PTFoMS was created by President Duterte in 2016 who at the time declared that “all forms of political violence and abuses of power, whether by agents or elements of the State, or of non-state forces against the Fourth Estate must stop.”

It was not known if the police created a special task force on Osmeña’s case, which it routinely does if the victim of violence is a news media person.

[3] Rico’s pain. While “I am alive,” he says, he is “suffering much, particularly [in] the left arm,” where he feels “like dead.” His left lung, he says, had “a bullet stringer.” He doesn’t explain.

He says he had “two bullet wounds, from .45 caliber.” A bullet entered his neck and a part of his back through a wound in the shoulder..

He will need six months to one year therapy, which can be “very expensive.” He says he gets or will get “small amounts from Cebu NewsCoop, the KB, friends and family members.”

[4] Spared from Odette. He says he was lucky he didn’t experience the super-typhoon as he had “crucial operations” and put him to sleep “for days.”

He doesn’t say if his house or apartment was damaged by the typhoon or any of his family members was infected by Covid.

[5] No safehouse. They couldn’t find a safe-house. His wife and kids, Rico says, stayed with him in the hospital for two weeks. (He has three children: Isabelo Rico, a physical therapy student; Demarie, a third-year psychology major; and Phiabel, a fourth-grader.)

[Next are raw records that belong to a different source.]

File: config.mk
export PLATFORM = sky130hd
export DESIGN_NAME = controle_posicionamento
export DESIGN_NICKNAME = d
export VERILOG_FILES = /design/src/rtl/controle_posicionamento.sv
export SDC_FILE = /design/constraint.sdc
export NUM_CORES = 1
export LEC_CHECK = 0
export ABC_AREA = 1
export BUFFER_PORTS_ARGS = -buffer_cell sky130_fd_sc_hd__buf_4
export CELL_PAD_IN_SITES_DETAIL_PLACEMENT = 0
export CELL_PAD_IN_SITES_GLOBAL_PLACEMENT = 1
export CORE_MARGIN = 4
export CORE_UTILIZATION = 25
export CTS_BUF_LIST = sky130_fd_sc_hd__clkbuf_4 sky130_fd_sc_hd__clkbuf_8
export DETAILED_ROUTE_END_ITERATION = 6
export PLACE_DENSITY_LB_ADDON = 0.1
export SYNTH_ARGS = -nofsm -noshare
export SYNTH_HDL_FRONTEND = slang
export SYNTH_SLANG_ARGS = --single-unit
File: constraint.sdc
create_clock -name clk -period 4.3 [get_ports clk]
set_clock_uncertainty 0.15 [all_clocks]
set_input_delay 0.645 -clock clk [delete_from_list [all_inputs] [get_ports clk]]
set_output_delay 0.645 -clock clk [all_outputs]
set_load 0.1 [all_outputs]
<file path="config.mk">
export PLATFORM = sky130hd
export DESIGN_NAME = async_fifo_wptr_full
export DESIGN_NICKNAME = d
export VERILOG_FILES = /design/src/rtl/async_fifo_wptr_full.sv
export SDC_FILE = /design/constraint.sdc
export NUM_CORES = 1
export LEC_CHECK = 0
export CELL_PAD_IN_SITES_DETAIL_PLACEMENT = 0
export CELL_PAD_IN_SITES_GLOBAL_PLACEMENT = 1
export CORE_MARGIN = 4
export CORE_UTILIZATION = 42
export CTS_CLUSTER_SIZE = 40
export DETAILED_ROUTE_END_ITERATION = 10
export GPL_TIMING_DRIVEN = 0
export PLACE_DENSITY_LB_ADDON = 0.1
export SLEW_MARGIN = 20
export SYNTH_ARGS = -nofsm -noshare
export SYNTH_HDL_FRONTEND = slang
export SYNTH_SLANG_ARGS = --single-unit
</file>
<file path="constraint.sdc">
create_clock -name wclk -period 8.5 [get_ports wclk]
set_input_delay 2.125 -clock wclk [delete_from_list [all_inputs] [get_ports wclk]]
set_output_delay 2.125 -clock wclk [all_outputs]
set_load 0.1 [all_outputs]
</file>
<file path="config.mk">
export PLATFORM = sky130hd
export DESIGN_NAME = conv_stream_engine
export DESIGN_NICKNAME = d
export VERILOG_FILES = /design/src/rtl/conv_stream_engine.sv
export SDC_FILE = /design/constraint.sdc
export NUM_CORES = 2
export LEC_CHECK = 0
export BUFFER_PORTS_ARGS = -buffer_cell sky130_fd_sc_hd__clkbuf_2
export CAP_MARGIN = 15
export CORE_ASPECT_RATIO = 0.8
export CORE_MARGIN = 4
export CORE_UTILIZATION = 55
export DETAILED_ROUTE_END_ITERATION = 8
export PLACE_DENSITY_LB_ADDON = 0.08
export SLEW_MARGIN = 0
export SYNTH_ARGS = -nofsm -noshare
export SYNTH_HDL_FRONTEND = slang
export SYNTH_SLANG_ARGS = --single-unit
</file>
<file path="constraint.sdc">
create_clock -name clk -period 10.5 [get_ports clk]
set_input_delay 2.1 -clock clk [delete_from_list [all_inputs] [get_ports clk]]
set_output_delay 2.1 -clock clk [all_outputs]
set_load 0.1 [all_outputs]
</file>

He says the police offered him protection but he turned it down, seeing “no need” and expecting instead the “additional expenses.”

[6] Gun, bodyguard. Asked if he’ll advise his colleagues, besides praying for safety, to have a bodyguard or carry a gun. Rico says, Trust the Lord for protection. “If it’s your time, that’s it.”

What could help is to base one’s commentary on “documented” facts, he says. Which goes with the pitch of media experts that adhering to values of journalism will deter violence against media, often set off as reprisal for scurrilous and stinging criticisms by broadcasters.